About Martine
I'm Martine Wieten. Forever curious and student. I've studied Languages at the University of Groningen and the Free University of Amsterdam.
Alongside my love for verbal language, I've always been fascinated with the way our bodies speak. By the way they hold, and are formed by stories and experiences.
I've studied yoga, meditation and breathwork since 2008 with many different teachers, such as Shirley Woods, Lino Miele, Petri Räisänen, David Swenson, Richard Freeman, Gregor Maehle, Katiza Ivulic and Kevin Woods.
My main teachers have been Claudia Pradella and Eva Ugolini, who guided me since 2012 on the path of ashtanga yoga. This practice has offered me a practical, embodied way to explore my heart and mind, and my connection to the world around me.
Exploring embodiment, I discovered the effortless power that lies in the pelvis. Through my own inner research, and through the stories of others, I found that this subtle yet fierce potential oftentimes seemed to be blocked or repressed by tension stored within this place.
I learned that many women experience feelings which are often taboo and not spoken of when connecting to their pelvis; feelings of pain, shame, grief and guilt. These feelings might stem from personal painful or traumatic experiences, but also from intergenerational, and collective, historical experience. History has been violent toward sexuality, and female sexuality in particular. And history does not remain in the past. Its effects quite literally live on in the present. We carry history with us, and we store it in our bodies.

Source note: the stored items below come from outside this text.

**src/sv/rfbt_pkg.sv**
```systemverilog
package rfbt_pkg;

   // Default ring length in words.
   localparam int RING_WORDS_DEFAULT = 65536;

   // Depth of the queue between the front and back parts.
   localparam int QUEUE_DEPTH = 4;

   // Frame stride limits and related constants.
   localparam logic [10:0] STRIDE_MIN = 11'd2;
   localparam logic [10:0] STRIDE_MAX = 11'd1024;
   localparam logic [10:0] STRIDE_RESET = 11'd2;
   localparam logic [14:0] COUNT_MAX = 15'h7FFF;
   localparam logic [31:0] BATTERY_MASK = 32'h4000_0000;

   // Operation codes of an input word.
   localparam logic OP_STORE = 1'b0;
   localparam logic OP_REPORT = 1'b1;

   // Register indexes on the configuration port.
   localparam logic REG_SYNC_WORD = 1'b0;
   localparam logic REG_FRAME_STRIDE = 1'b1;

   typedef struct packed {
      logic        op;
      logic [15:0] word_address;
      logic [31:0] word_data;
      logic [15:0] write_position;
   } req_word_type;

   typedef struct packed {
      logic        new_block;
      logic [15:0] start_index;
      logic [14:0] frame_count;
      logic [14:0] sync_count;
      logic        battery_low;
      logic [10:0] block_stride;
   } rsp_word_type;

   typedef struct packed {
      logic [31:0] sync_word;
      logic [10:0] frame_stride;
   } cfg_type;

   // Clamp the programmed stride into the supported range.
   function automatic logic [10:0] eff_stride(input logic [10:0] stride);
      logic [10:0] result;
      result = stride;
      if (stride < STRIDE_MIN) begin
         result = STRIDE_MIN;
      end else if (stride > STRIDE_MAX) begin
         result = STRIDE_MAX;
      end
      return result;
   endfunction

endpackage

```
**src/sv/rfbt_queue.sv**
```systemverilog
module rfbt_queue
   import rfbt_pkg::*;
#(
   parameter int WIDTH = 49
) (
   input  logic             clock,
   input  logic             reset,
   input  logic             push_valid,
   output logic             push_full,
   input  logic [WIDTH-1:0] push_entry,
   output logic             pop_valid,
   input  logic             pop_take,
   output logic [WIDTH-1:0] pop_entry
);

   localparam int PW = $clog2(QUEUE_DEPTH);

   logic [WIDTH-1:0] entry_ff [QUEUE_DEPTH];
   logic [PW-1:0]    wr_ptr_ff, wr_ptr_in;
   logic [PW-1:0]    rd_ptr_ff, rd_ptr_in;
   logic [PW:0]      count_ff, count_in;
   logic             do_push, do_pop;

   assign push_full = (count_ff == (PW+1)'(QUEUE_DEPTH));
   assign pop_valid = (count_ff != '0);
   assign do_push = push_valid & ~push_full;
   assign do_pop = pop_take & pop_valid;
   assign pop_entry = entry_ff[rd_ptr_ff];

   // Pointer and fill count bookkeeping.
   always_comb begin
      wr_ptr_in = do_push ? wr_ptr_ff + 1'b1 : wr_ptr_ff;
      rd_ptr_in = do_pop ? rd_ptr_ff + 1'b1 : rd_ptr_ff;
      count_in = count_ff;
      if (do_push && !do_pop) begin
         count_in = count_ff + 1'b1;
      end else if (do_pop && !do_push) begin
         count_in = count_ff - 1'b1;
      end
   end

   always_ff @(posedge clock) begin
      if (reset) begin
         wr_ptr_ff <= '0;
         rd_ptr_ff <= '0;
         count_ff <= '0;
      end else begin
         wr_ptr_ff <= wr_ptr_in;
         rd_ptr_ff <= rd_ptr_in;
         count_ff <= count_in;
      end
   end

   always_ff @(posedge clock) begin
      if (do_push) begin
         entry_ff[wr_ptr_ff] <= push_entry;
      end
   end

endmodule

```
**config.mk**
```make
export PLATFORM = sky130hd
export DESIGN_NAME = rfbt_queue
export DESIGN_NICKNAME = d
export VERILOG_FILES = /design/src/sv/rfbt_pkg.sv /design/src/sv/rfbt_queue.sv
export SDC_FILE = /design/constraint.sdc
export NUM_CORES = 1
export LEC_CHECK = 0
export BUFFER_PORTS_ARGS = -buffer_cell sky130_fd_sc_hd__buf_2
export CAP_MARGIN = 10
export CELL_PAD_IN_SITES_DETAIL_PLACEMENT = 0
export CELL_PAD_IN_SITES_GLOBAL_PLACEMENT = 1
export CORE_UTILIZATION = 40
export DETAILED_ROUTE_END_ITERATION = 12
export GPL_TIMING_DRIVEN = 0
export HOLD_SLACK_MARGIN = 0.05
export PLACE_DENSITY = 0.72
export SLEW_MARGIN = 10
export SYNTH_ARGS = -nofsm -noshare
export SYNTH_HDL_FRONTEND = slang
export SYNTH_SLANG_ARGS = --single-unit
```
**constraint.sdc**
```tcl
create_clock -name clock -period 3.5 [get_ports clock]
set_clock_uncertainty 0.1 [all_clocks]
set_input_delay 0.35 -clock clock [delete_from_list [all_inputs] [get_ports clock]]
set_output_delay 0.35 -clock clock [all_outputs]
set_load 0.02 [all_outputs]
```
==> impl_metrics.xml, run 1 <==
<?xml version="1.0" encoding="UTF-8"?>
<metrics>
  <group name="outcome">
    <metric name="result_of_the_run" unit="">finished, final reports clean</metric>
  </group>
  <group name="detailed_routing">
    <metric name="routed-via-count" unit="">3616</metric>
    <metric name="wirelength" unit="µm">13110</metric>
    <metric name="post_drt_wl_per_cell" unit="µm">18.10</metric>
    <metric name="vias_per_cell" unit="">4.994</metric>
    <metric name="ant_nets" unit="">0</metric>
    <metric name="detailedRoute.firstIterationViolations" unit="">142</metric>
    <metric name="drt_pass1_iterations" unit="">4</metric>
    <metric name="drt_drc" unit="">0</metric>
  </group>
  <group name="timing">
    <metric name="setup_viol" unit="">0</metric>
    <metric name="worstMarginPinSlew" unit="ns">0.7956</metric>
    <metric name="grt_setup_unrepaired" unit="">false</metric>
    <metric name="whs" unit="ns">0.1063</metric>
    <metric name="finalCriticalPeriod" unit="ns">2.505</metric>
    <metric name="totalNegativeSetupSlack" unit="ns">0</metric>
    <metric name="maxSlewHeadroom" unit="%">46.96</metric>
    <metric name="finalCritPeriodShare" unit="%">71.56</metric>
    <metric name="number_of_pins_with_negative_max_slew_slack_in_the_final_report" unit="">0</metric>
    <metric name="timing_hold_violations_final" unit="">0</metric>
    <metric name="max_freq" unit="MHz">399.2</metric>
  </group>
  <group name="synthesis">
    <metric name="synth-adder-area-share" unit="%">1.094</metric>
    <metric name="synthesis.instances" unit="">304</metric>
    <metric name="yosysTopAreaCellShare" unit="%">77.95</metric>
    <metric name="synth_largest_area_cell" unit="">sky130_fd_sc_hd__edfxtp_1</metric>
    <metric name="synth.ff_latch_count" unit="">205</metric>
    <metric name="synth_top_family_by_area" unit="">multiplexers</metric>
    <metric name="synth-simple-area-share" unit="%">1.143</metric>
    <metric name="synth_compound_gate_area_share" unit="%">0.4805</metric>
    <metric name="yosys_warnings" unit="">0</metric>
    <metric name="yosysUniqueCellTypes" unit="">24</metric>
    <metric name="synth_nets" unit="">363</metric>
    <metric name="synth.avg_cell_area" unit="µm²">24.84</metric>
    <metric name="synth_top_cells_by_area" unit="">sky130_fd_sc_hd__edfxtp_1 78%, sky130_fd_sc_hd__mux4_2 14%, sky130_fd_sc_hd__dfxtp_1 2.4%</metric>
    <metric name="yosys-mux-area-fraction" unit="%">14.98</metric>
    <metric name="syn_area" unit="µm²">7551</metric>
    <metric name="yosys.area_share.xor_xnor" unit="%">0.4640</metric>
    <metric name="yosysSeqAreaShare" unit="%">80.33</metric>
  </group>
  <group name="die">
    <metric name="floorplan.die.height" unit="µm">139.4</metric>
    <metric name="rows" unit="">49</metric>
    <metric name="die_x" unit="µm">139.4</metric>
    <metric name="core_area" unit="µm²">18210</metric>
    <metric name="io-pin-count" unit="">104</metric>
    <metric name="design.die.area" unit="µm²">19430</metric>
    <metric name="initial_util" unit="%">41.47</metric>
  </group>
  <group name="setup_path">
    <metric name="rr_endpoint" unit="">count_ff[2]$_SDFFE_PP0P_</metric>
    <metric name="worst_r2r_startpoint" unit="">count_ff[0]$_SDFFE_PP0P_</metric>
    <metric name="slowest_cell_on_the_critical_path" unit="">sky130_fd_sc_hd__dfxtp_1</metric>
    <metric name="critical_path.most_common_cell" unit="">sky130_fd_sc_hd__buf_2</metric>
    <metric name="reg2reg_setup_slack" unit="ns">1.03</metric>
    <metric name="criticalPathCategory" unit="">flip-flop to primary output</metric>
    <metric name="crit_path_max_fanout" unit="">10</metric>
    <metric name="cp_cell_sequence" unit="">buf_2, buf_2, mux4_2, buf_2</metric>
    <metric name="reg2reg_depth" unit="">8</metric>
    <metric name="timing.critical_path.required" unit="ns">3.05</metric>
    <metric name="worst_ep_arrival_time" unit="ns">2.05</metric>
    <metric name="slowest_delay" unit="ns">0.39</metric>
    <metric name="cp-start-kind" unit="">flip-flop</metric>
    <metric name="crit_path_end_kind" unit="">primary output</metric>
  </group>
  <group name="finish">
    <metric name="antennaDiodeCount" unit="">0</metric>
    <metric name="final_cell_count_no_fill" unit="">724</metric>
    <metric name="multiInputGateArea" unit="µm²">1381</metric>
    <metric name="fillers" unit="">1449</metric>
    <metric name="seqCellArea" unit="µm²">6066</metric>
    <metric name="drive_above_1_share" unit="%">39.39</metric>
    <metric name="area_growth_from_synthesis_to_layout" unit="%">27.85</metric>
    <metric name="finish.net_count" unit="">538</metric>
  </group>
  <group name="clocking">
    <metric name="cts_buffers" unit="">22</metric>
    <metric name="clk_pin_slew" unit="ns">0.06</metric>
    <metric name="cts_root_buffer" unit="">sky130_fd_sc_hd__clkbuf_16</metric>
    <metric name="tritoncts_num_sinks" unit="">205</metric>
    <metric name="cts_tree" unit="">yes</metric>
    <metric name="post_cts_resized" unit="">0</metric>
    <metric name="worstSkewPairLatency" unit="ns">0.49</metric>
    <metric name="h-tree-depth" unit="">1</metric>
    <metric name="cts-root-to-sink-buffers" unit="">3</metric>
  </group>
  <group name="flow_run">
    <metric name="max_cap_violations" unit="">0</metric>
  </group>
  <group name="global_routing">
    <metric name="grt_max_degree" unit="">50</metric>
    <metric name="first_global_vias" unit="">3811</metric>
    <metric name="grt_antenna_before_repair" unit="">0</metric>
    <metric name="grt_remaining_overflow" unit="">0</metric>
    <metric name="wire_length_of_the_first_global_routing_pass" unit="µm">20580</metric>
    <metric name="grt.total_usage" unit="%">13.76</metric>
  </group>
  <group name="min_path">
    <metric name="hold_class" unit="">input port to flip-flop</metric>
    <metric name="worst_hold_path.num_cells" unit="">2</metric>
    <metric name="min_from" unit="">reset</metric>
    <metric name="worstHoldEndpoint" unit="">rd_ptr_ff[0]$_SDFFE_PP0P_</metric>
  </group>
  <group name="power_and_ir_drop">
    <metric name="p_leak" unit="µW">0.003329</metric>
    <metric name="power.density" unit="nW/µm²">757.2</metric>
    <metric name="ir_worst_vdd" unit="mV">0.6163</metric>
  </group>
  <group name="placement">
    <metric name="port_buffers" unit="">102</metric>
    <metric name="finalWeightedCongestion" unit="">0.7415</metric>
    <metric name="detailedPlacementHpwl" unit="µm">7327</metric>
    <metric name="placedCellCount" unit="">635</metric>
  </group>
</metrics>
sequential cells by signal, indices dropped and copies added, names as in the netlist, named ones only:
name,cells
rd_ptr_ff,2
entry_ff,196
wr_ptr_ff,2
count_ff,3
repair_timing:
action / CTS / global route
hold endpoints to repair: 196 / 0
buffers inserted: 0 / 0
hold buffers: 49 / 0
worst max-delay path by stage:
stage | endpoint | slack, ns | cells past startpoint
detailed placement | count_ff[2]$_SDFFE_PP0P_ | 1.02 | 8
global placement | entry_ff[0][25]$_DFFE_PP_ | -0.12 | 3
floorplan | entry_ff[0][0]$_DFFE_PP_ | 0.91 | 3
finish | pop_entry[28] | 1.0 | 4
global route | count_ff[2]$_SDFFE_PP0P_ | 0.85 | 8
CTS | pop_entry[28] | 0.92 | 4
area by class of cell:
type	instances	share of cell area, %
tap	229	2.968
clock inverter	16	2.346
buffer	12	1.024
timing repair buffer	151	10.37
clock buffer	24	6.001
multi-input combinational	83	14.31
sequential	205	62.83
inverter	4	0.1555
placed cells by master, fill, tap and decap left out:
cell type / netlist / layout
sky130_fd_sc_hd__edfxtp_1: 196 / 196
sky130_fd_sc_hd__clkbuf_1: 1 / 2
sky130_fd_sc_hd__buf_6: 1 / 1
sky130_fd_sc_hd__mux2i_1: 2 / 2
sky130_fd_sc_hd__buf_2: 2 / 104
sky130_fd_sc_hd__mux4_1: 2 / 2
sky130_fd_sc_hd__clkinv_1: 0 / 5
sky130_fd_sc_hd__bufinv_16: 0 / 6
sky130_fd_sc_hd__a21oi_1: 2 / 2
sky130_fd_sc_hd__dfxtp_1: 9 / 9
sky130_fd_sc_hd__fa_1: 1 / 1
sky130_fd_sc_hd__buf_12: 2 / 2
sky130_fd_sc_hd__buf_4: 3 / 3
sky130_fd_sc_hd__o21ai_0: 2 / 2
sky130_fd_sc_hd__buf_1: 3 / 3
sky130_fd_sc_hd__clkinv_2: 0 / 4
sky130_fd_sc_hd__mux4_2: 47 / 47
sky130_fd_sc_hd__and2_4: 0 / 4
sky130_fd_sc_hd__nor3b_1: 1 / 1
sky130_fd_sc_hd__xor2_1: 4 / 4
sky130_fd_sc_hd__inv_1: 4 / 4
sky130_fd_sc_hd__dlygate4sd3_1: 0 / 49
sky130_fd_sc_hd__nand2b_1: 2 / 2
sky130_fd_sc_hd__o311ai_0: 1 / 1
sky130_fd_sc_hd__o31ai_1: 1 / 1
sky130_fd_sc_hd__or3_1: 3 / 3
sky130_fd_sc_hd__ha_1: 5 / 5
sky130_fd_sc_hd__clkbuf_16: 0 / 23
sky130_fd_sc_hd__nor2_1: 6 / 6
sky130_fd_sc_hd__clkinvlp_4: 0 / 1
metrics by stage:
stage	worst slack (ns)	util, %	cell area, µm²	power [µW]
floorplan	0.9147	-	7551	4305
global placement	-0.1226	45.85	8348	4822
detailed placement	1.021	45.90	8358	4834
CTS	0.9241	53.02	9654	7412
global route	0.8531	53.02	9654	7604
finish	0.9953	53.02	9654	7310
synth_stat cells:
| cell type | count |
|---|---|
| sky130_fd_sc_hd__a21oi_1 | 2 |
| sky130_fd_sc_hd__and2_1 | 4 |
| sky130_fd_sc_hd__buf_1 | 3 |
| sky130_fd_sc_hd__buf_12 | 2 |
| sky130_fd_sc_hd__buf_2 | 2 |
| sky130_fd_sc_hd__buf_4 | 3 |
| sky130_fd_sc_hd__buf_6 | 1 |
| sky130_fd_sc_hd__clkbuf_1 | 1 |
| sky130_fd_sc_hd__dfxtp_1 | 9 |
| sky130_fd_sc_hd__edfxtp_1 | 196 |
| sky130_fd_sc_hd__fa_1 | 1 |
| sky130_fd_sc_hd__ha_1 | 5 |
| sky130_fd_sc_hd__inv_1 | 4 |
| sky130_fd_sc_hd__mux2i_1 | 2 |
| sky130_fd_sc_hd__mux4_1 | 2 |
| sky130_fd_sc_hd__mux4_2 | 47 |
| sky130_fd_sc_hd__nand2b_1 | 2 |
| sky130_fd_sc_hd__nor2_1 | 6 |
| sky130_fd_sc_hd__nor3b_1 | 1 |
| sky130_fd_sc_hd__o21ai_0 | 2 |
| sky130_fd_sc_hd__o311ai_0 | 1 |
| sky130_fd_sc_hd__o31ai_1 | 1 |
| sky130_fd_sc_hd__or3_1 | 3 |
| sky130_fd_sc_hd__xor2_1 | 4 |
report_power, final:
part	switching [µW]	internal (µW)
clock network	896	1630
registers	69.1	2950
logic	971	788
per-layer routing:
metal  vias to the layer above  part of all wire, %  global-route usage (%)
li1                       1645                    -                       -
met1                      1859                   45                   18.24
met2                        89                   49                   22.85
met3                        23                  4.7                   3.166
met4                         0                  1.9                   3.860
met5                         -                    0                       0
logic make-up (layout without fill, tap and decap cells):
family | Yosys count | after routing
AO/OA/AOI/OAI | 6 | 6
flip-flops | 205 | 205
adder cells (fa/ha/maj) | 6 | 6
multiplexers | 51 | 51
buffers and inverters | 16 | 207
AND/OR/NAND/NOR | 16 | 16
XOR/XNOR | 4 | 4
critical path, delay by kind of cell, from the launching register on:
family / cells / cell delay (ns)
buffers and inverters: 3 / 0.82
DFF: 1 / 0.39
muxes: 1 / 0.35
Power figures use the tool's default switching activity.
==> run 2, diff against run 1 <==
- PLACE_DENSITY: 0.72 -> 0.75
- clock period: 3.5 -> 2.2 ns (I/O delays scaled with it)
==> run 2 against run 1 <==
  * Total power grew 59%
  * Sequential share of layout area down 1.1 points
  * Sequential power rose by 60%
  * Critical path depth up 1
  * Non-clock buffer count increased by 10
  * Critical path type unchanged
==> impl_metrics.xml, run 2 (same netlist as run 1, synthesis figures left out) <==
<?xml version="1.0" encoding="UTF-8"?>
<metrics>
  <group name="detailed_routing">
    <metric name="highest_layer" unit="">met4</metric>
    <metric name="met3WireLength" unit="µm">736</metric>
    <metric name="ant_nets" unit="">0</metric>
    <metric name="post_drt_wl_per_cell" unit="µm">19.26</metric>
    <metric name="met2_wirelength" unit="µm">7247</metric>
    <metric name="routedLengthMet1" unit="µm">5802</metric>
    <metric name="drt_drc" unit="">0</metric>
    <metric name="vias_per_cell" unit="">5.072</metric>
    <metric name="drt_pass1_iterations" unit="">4</metric>
    <metric name="detailedRoute.firstIterationViolations" unit="">163</metric>
    <metric name="routed-via-count" unit="">3723</metric>
    <metric name="wirelength" unit="µm">14140</metric>
  </group>
  <group name="power_and_ir_drop">
    <metric name="power.density" unit="nW/µm²">1186</metric>
    <metric name="p_leak" unit="µW">0.003397</metric>
    <metric name="power.total" unit="µW">11650</metric>
    <metric name="ir_worst_vdd" unit="mV">0.6229</metric>
  </group>
  <group name="finish">
    <metric name="multiInputGateArea" unit="µm²">1410</metric>
    <metric name="fillers" unit="">1414</metric>
    <metric name="finish.net_count" unit="">548</metric>
    <metric name="biggestRegsByFlops" unit="">entry_ff (196), count_ff (3)</metric>
    <metric name="area_growth_from_synthesis_to_layout" unit="%">30.19</metric>
    <metric name="antennaDiodeCount" unit="">0</metric>
    <metric name="top_register" unit="">entry_ff</metric>
    <metric name="seqCellArea" unit="µm²">6071</metric>
    <metric name="drive_above_1_share" unit="%">41.98</metric>
    <metric name="most-common-layout-cells" unit="">196 x sky130_fd_sc_hd__edfxtp_1, 93 x sky130_fd_sc_hd__buf_2, 53 x sky130_fd_sc_hd__dlygate4sd3_1</metric>
    <metric name="final_common_cell" unit="">sky130_fd_sc_hd__edfxtp_1</metric>
    <metric name="largest_register_ffs" unit="">196</metric>
  </group>
  <group name="timing">
    <metric name="worstMarginPinSlew" unit="ns">0.8110</metric>
    <metric name="number_of_pins_with_negative_max_slew_slack_in_the_final_report" unit="">0</metric>
    <metric name="totalNegativeSetupSlack" unit="ns">0</metric>
    <metric name="finalCriticalPeriod" unit="ns">2.199</metric>
    <metric name="grt_setup_unrepaired" unit="">true</metric>
    <metric name="maxSlewHeadroom" unit="%">45.93</metric>
    <metric name="finalCritPeriodShare" unit="%">99.95</metric>
    <metric name="setup_viol" unit="">0</metric>
    <metric name="max_freq" unit="MHz">454.8</metric>
    <metric name="timing_hold_violations_final" unit="">0</metric>
  </group>
  <group name="die">
    <metric name="floorplan.die.height" unit="µm">139.4</metric>
    <metric name="core_area" unit="µm²">18210</metric>
    <metric name="die_x" unit="µm">139.4</metric>
    <metric name="initial_util" unit="%">41.47</metric>
    <metric name="design.die.area" unit="µm²">19430</metric>
    <metric name="io-pin-count" unit="">104</metric>
    <metric name="rows" unit="">49</metric>
  </group>
  <group name="global_routing">
    <metric name="grt_remaining_overflow" unit="">0</metric>
    <metric name="grt_antenna_before_repair" unit="">0</metric>
    <metric name="wire_length_of_the_first_global_routing_pass" unit="µm">22260</metric>
    <metric name="grt_max_degree" unit="">50</metric>
    <metric name="first_global_vias" unit="">4096</metric>
    <metric name="grt.total_usage" unit="%">15.02</metric>
  </group>
  <group name="placement">
    <metric name="finalWeightedCongestion" unit="">0.6932</metric>
    <metric name="detailedPlacementHpwl" unit="µm">7663</metric>
    <metric name="port_buffers" unit="">102</metric>
  </group>
  <group name="min_path">
    <metric name="hold_class" unit="">input port to flip-flop</metric>
  </group>
  <group name="clocking">
    <metric name="h-tree-depth" unit="">1</metric>
    <metric name="clk_pin_slew" unit="ns">0.06</metric>
    <metric name="worstSkewPairLatency" unit="ns">0.49</metric>
    <metric name="cts_buffers" unit="">22</metric>
    <metric name="cts_tree" unit="">yes</metric>
    <metric name="cts_root_buffer" unit="">sky130_fd_sc_hd__clkbuf_16</metric>
    <metric name="cts-root-to-sink-buffers" unit="">3</metric>
    <metric name="tritoncts_num_sinks" unit="">205</metric>
  </group>
  <group name="setup_path">
    <metric name="cp-start-kind" unit="">flip-flop</metric>
    <metric name="crit_path_end_kind" unit="">primary output</metric>
    <metric name="crit_path_max_fanout" unit="">8</metric>
    <metric name="worst_ep_arrival_time" unit="ns">1.88</metric>
    <metric name="criticalPathCategory" unit="">flip-flop to primary output</metric>
    <metric name="timing.critical_path.required" unit="ns">1.88</metric>
  </group>
  <group name="outcome">
    <metric name="result_of_the_run" unit="">finished, final reports clean</metric>
  </group>
  <group name="flow_run">
    <metric name="max_cap_violations" unit="">0</metric>
  </group>
</metrics>
-- run 2: changes by cell type in the layout (fill, tap and decap cells not counted), sizes merged --
cell and delta:
clkbuf +9, buf +5, clkinv -5, bufinv -4
dlygate4sd3 +4, clkinvlp +1
-- run 2: per-stage QoR --
step	instance area, µm²	setup slack [ns]	std cells	hold slack [ns]	util [%]
2_1_floorplan	7561	0.03709	304	0.2189	-
3_3_place_gp	8358	-0.3816	635	0.3290	45.90
3_5_place_dp	8363	-0.1842	635	0.3386	45.93
4_1_cts	9654	-0.09234	728	0.3498	53.02
5_1_grt	9831	-0.05946	734	0.3589	53.99
6_report	9831	0.001071	734	0.3757	53.99
-- run 2: final timing paths --
check / start / endpoint / slack, ns / cells after the start
worst min register to register: wr_ptr_ff[1]$_SDFFE_PP0P_ / wr_ptr_ff[1]$_SDFFE_PP0P_ / 0.43 / 2
worst min-delay path: push_entry[20] / entry_ff[3][20]$_DFFE_PP_ / 0.38 / 2
worst max register to register: count_ff[2]$_SDFFE_PP0P_ / count_ff[2]$_SDFFE_PP0P_ / 0.09 / 8
worst max-delay path: flip-flop / pop_entry[24] / 0.001 / 5
-- run 2: layer usage --
| layer | up-vias | track usage (%) |
|---|---|---|
| met4 | 0 | 5.497 |
| met3 | 29 | 3.200 |
| met1 | 1934 | 18.48 |
| met2 | 100 | 26.16 |
| met5 | - | 0 |
| li1 | 1660 | - |
-- run 2: report_power, final --
group	internal (µW)	switching, µW	leakage (µW)
logic	1520	1630	0.00117
registers	4710	125	0.00187
clock network	2260	1420	0.000356
total	8480	3180	0.00340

Coming to know about this pain and repression broke my heart, and made me want to do something about it. Despite, and also exactly because of seeing my own taboo around sexuality and the pelvis, I decided to study Integral Pelvic Therapy® & Holistic Pelvic Care™. I'm fortunate to have had Daphne van der Putten, Mariëtte Frits & Tami Lynn Kent as my teachers, and am thankful for the tools and knowledge I received during this training, which enabled me to look at my own pain with compassion, and allow it to soften.
With a quality of warmth and a pinch of humour, I love to work towards facing these taboos and hopefully break them.
In my work as an IPT practitioner, I genuinely wish to offer the space for women to meet their own pain and grief with clarity and kindness, and set it free. To find their own wisdom, voice, and authority.
Because your body, your pelvic bowl, they know.